Data records
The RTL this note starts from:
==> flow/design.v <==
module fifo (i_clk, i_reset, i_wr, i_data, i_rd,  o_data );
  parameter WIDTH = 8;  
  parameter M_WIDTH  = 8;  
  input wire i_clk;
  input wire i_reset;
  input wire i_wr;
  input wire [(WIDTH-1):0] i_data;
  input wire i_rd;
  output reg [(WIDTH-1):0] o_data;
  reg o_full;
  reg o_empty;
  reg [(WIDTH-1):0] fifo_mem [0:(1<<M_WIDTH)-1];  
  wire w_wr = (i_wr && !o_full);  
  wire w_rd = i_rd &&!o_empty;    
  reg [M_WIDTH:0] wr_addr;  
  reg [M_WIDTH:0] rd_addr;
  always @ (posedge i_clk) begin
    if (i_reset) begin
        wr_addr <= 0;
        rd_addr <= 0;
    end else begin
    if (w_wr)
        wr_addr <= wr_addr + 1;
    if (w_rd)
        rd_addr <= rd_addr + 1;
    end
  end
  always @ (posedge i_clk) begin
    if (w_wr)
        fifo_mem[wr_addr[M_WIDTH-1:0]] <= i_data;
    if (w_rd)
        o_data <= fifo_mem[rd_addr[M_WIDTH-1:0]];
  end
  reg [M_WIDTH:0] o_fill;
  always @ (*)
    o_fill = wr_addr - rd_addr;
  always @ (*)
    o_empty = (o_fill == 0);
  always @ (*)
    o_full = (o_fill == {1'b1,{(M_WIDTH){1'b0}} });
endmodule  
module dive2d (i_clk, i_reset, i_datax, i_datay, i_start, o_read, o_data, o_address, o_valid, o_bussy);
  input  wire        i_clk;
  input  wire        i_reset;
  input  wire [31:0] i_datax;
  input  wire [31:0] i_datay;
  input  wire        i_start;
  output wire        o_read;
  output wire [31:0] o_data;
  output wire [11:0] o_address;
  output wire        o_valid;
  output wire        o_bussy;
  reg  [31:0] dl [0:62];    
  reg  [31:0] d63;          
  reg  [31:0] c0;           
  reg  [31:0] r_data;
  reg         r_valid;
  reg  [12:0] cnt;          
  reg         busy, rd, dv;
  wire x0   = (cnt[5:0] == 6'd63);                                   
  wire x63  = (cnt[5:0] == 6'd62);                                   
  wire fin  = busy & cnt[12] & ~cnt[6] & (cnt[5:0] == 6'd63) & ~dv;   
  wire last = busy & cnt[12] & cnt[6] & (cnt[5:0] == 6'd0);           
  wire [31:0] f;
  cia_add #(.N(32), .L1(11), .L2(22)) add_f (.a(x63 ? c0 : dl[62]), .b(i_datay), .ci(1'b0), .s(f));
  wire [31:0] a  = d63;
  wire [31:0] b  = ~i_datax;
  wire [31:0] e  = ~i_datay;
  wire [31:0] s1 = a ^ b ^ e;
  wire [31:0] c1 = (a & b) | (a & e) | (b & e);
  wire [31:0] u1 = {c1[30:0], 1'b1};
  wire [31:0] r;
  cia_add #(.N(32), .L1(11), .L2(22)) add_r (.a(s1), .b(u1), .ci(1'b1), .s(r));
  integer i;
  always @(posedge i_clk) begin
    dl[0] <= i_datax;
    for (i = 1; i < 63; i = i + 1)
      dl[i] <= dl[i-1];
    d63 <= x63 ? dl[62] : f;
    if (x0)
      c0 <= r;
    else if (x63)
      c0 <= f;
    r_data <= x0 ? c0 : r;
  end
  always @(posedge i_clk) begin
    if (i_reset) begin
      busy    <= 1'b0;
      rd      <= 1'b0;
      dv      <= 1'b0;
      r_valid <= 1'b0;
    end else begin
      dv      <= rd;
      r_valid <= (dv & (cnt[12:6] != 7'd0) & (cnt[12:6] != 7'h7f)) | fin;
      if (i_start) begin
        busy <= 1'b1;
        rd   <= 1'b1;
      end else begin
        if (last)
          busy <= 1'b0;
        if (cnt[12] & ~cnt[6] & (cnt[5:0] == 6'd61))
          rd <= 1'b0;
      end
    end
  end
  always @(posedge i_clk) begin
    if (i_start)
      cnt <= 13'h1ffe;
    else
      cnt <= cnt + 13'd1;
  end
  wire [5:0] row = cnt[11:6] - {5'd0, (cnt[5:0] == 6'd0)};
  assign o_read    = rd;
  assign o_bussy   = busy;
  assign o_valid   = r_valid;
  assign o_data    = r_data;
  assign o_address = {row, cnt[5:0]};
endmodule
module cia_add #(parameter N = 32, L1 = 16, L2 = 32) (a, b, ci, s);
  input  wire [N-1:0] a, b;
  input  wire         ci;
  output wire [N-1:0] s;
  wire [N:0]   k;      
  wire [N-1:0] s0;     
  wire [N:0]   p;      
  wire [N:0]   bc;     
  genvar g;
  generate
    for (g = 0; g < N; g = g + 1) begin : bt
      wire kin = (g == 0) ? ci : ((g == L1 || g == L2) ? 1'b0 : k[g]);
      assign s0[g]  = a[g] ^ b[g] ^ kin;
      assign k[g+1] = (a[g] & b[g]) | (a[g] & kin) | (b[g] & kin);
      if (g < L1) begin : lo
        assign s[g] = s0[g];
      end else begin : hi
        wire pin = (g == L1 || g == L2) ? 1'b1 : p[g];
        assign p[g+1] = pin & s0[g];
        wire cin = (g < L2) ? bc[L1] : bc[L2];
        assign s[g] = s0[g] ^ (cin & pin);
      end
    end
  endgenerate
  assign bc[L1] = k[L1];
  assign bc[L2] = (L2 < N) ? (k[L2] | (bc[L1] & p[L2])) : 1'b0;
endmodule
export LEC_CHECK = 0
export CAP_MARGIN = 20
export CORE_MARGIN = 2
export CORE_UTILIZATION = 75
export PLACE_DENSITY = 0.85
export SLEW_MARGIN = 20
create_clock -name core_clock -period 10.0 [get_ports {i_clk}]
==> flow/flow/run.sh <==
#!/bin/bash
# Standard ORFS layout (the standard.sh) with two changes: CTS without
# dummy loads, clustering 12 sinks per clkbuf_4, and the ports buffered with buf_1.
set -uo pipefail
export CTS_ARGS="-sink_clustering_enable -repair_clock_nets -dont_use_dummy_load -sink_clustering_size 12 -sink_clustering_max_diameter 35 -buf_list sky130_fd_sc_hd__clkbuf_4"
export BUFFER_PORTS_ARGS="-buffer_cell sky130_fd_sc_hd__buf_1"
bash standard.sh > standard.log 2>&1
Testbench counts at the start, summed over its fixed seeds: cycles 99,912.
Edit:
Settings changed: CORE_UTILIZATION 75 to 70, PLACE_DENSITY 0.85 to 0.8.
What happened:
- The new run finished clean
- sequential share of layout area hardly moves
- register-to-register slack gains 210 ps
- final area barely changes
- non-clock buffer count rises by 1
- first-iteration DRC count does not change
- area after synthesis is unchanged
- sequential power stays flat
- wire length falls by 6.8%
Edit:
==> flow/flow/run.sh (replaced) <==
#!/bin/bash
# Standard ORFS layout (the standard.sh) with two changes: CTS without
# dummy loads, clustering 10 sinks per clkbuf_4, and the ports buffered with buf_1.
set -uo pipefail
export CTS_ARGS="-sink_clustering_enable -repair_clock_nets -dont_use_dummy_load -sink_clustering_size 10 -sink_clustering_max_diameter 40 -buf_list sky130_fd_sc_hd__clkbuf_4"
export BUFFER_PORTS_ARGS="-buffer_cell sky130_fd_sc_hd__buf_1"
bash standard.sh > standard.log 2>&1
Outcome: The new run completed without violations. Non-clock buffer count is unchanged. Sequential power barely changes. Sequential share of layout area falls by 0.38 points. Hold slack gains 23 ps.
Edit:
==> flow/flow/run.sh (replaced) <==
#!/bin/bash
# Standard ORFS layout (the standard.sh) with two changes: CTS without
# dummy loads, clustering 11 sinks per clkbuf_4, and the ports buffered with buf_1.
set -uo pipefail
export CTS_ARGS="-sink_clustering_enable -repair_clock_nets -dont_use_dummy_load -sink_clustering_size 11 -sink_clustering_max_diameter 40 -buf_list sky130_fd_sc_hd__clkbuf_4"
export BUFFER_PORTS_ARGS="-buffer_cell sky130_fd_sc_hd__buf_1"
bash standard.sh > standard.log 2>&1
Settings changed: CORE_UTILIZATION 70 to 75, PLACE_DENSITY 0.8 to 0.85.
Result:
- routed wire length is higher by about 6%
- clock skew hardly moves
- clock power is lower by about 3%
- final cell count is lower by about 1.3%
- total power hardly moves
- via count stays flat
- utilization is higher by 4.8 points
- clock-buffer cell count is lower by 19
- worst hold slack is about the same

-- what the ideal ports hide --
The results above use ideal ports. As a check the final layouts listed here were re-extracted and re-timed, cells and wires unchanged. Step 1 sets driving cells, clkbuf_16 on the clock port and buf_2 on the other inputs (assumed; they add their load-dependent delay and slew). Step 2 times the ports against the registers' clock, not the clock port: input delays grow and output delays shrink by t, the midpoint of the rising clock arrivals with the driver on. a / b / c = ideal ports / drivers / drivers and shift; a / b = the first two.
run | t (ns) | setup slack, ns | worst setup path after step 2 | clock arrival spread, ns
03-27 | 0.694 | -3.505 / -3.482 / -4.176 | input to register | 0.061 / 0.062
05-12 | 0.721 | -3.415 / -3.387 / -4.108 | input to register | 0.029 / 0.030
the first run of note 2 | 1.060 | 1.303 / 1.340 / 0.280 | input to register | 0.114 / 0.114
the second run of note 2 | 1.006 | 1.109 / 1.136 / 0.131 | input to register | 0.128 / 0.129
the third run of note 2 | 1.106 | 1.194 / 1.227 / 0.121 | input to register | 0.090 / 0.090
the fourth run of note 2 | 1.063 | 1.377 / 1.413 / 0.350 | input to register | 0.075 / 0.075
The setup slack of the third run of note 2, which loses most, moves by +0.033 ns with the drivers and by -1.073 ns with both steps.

Exercise instructions
Please output exactly the lines between the one holding "parameter WIDTH = 8;" and the one holding "wr_addr <= wr_addr + 1;" in the records above, inclusive, and nothing more.

Result for this exercise
  parameter WIDTH = 8;  
  parameter M_WIDTH  = 8;  
  input wire i_clk;
  input wire i_reset;
  input wire i_wr;
  input wire [(WIDTH-1):0] i_data;
  input wire i_rd;
  output reg [(WIDTH-1):0] o_data;
  reg o_full;
  reg o_empty;
  reg [(WIDTH-1):0] fifo_mem [0:(1<<M_WIDTH)-1];  
  wire w_wr = (i_wr && !o_full);  
  wire w_rd = i_rd &&!o_empty;    
  reg [M_WIDTH:0] wr_addr;  
  reg [M_WIDTH:0] rd_addr;
  always @ (posedge i_clk) begin
    if (i_reset) begin
        wr_addr <= 0;
        rd_addr <= 0;
    end else begin
    if (w_wr)
        wr_addr <= wr_addr + 1;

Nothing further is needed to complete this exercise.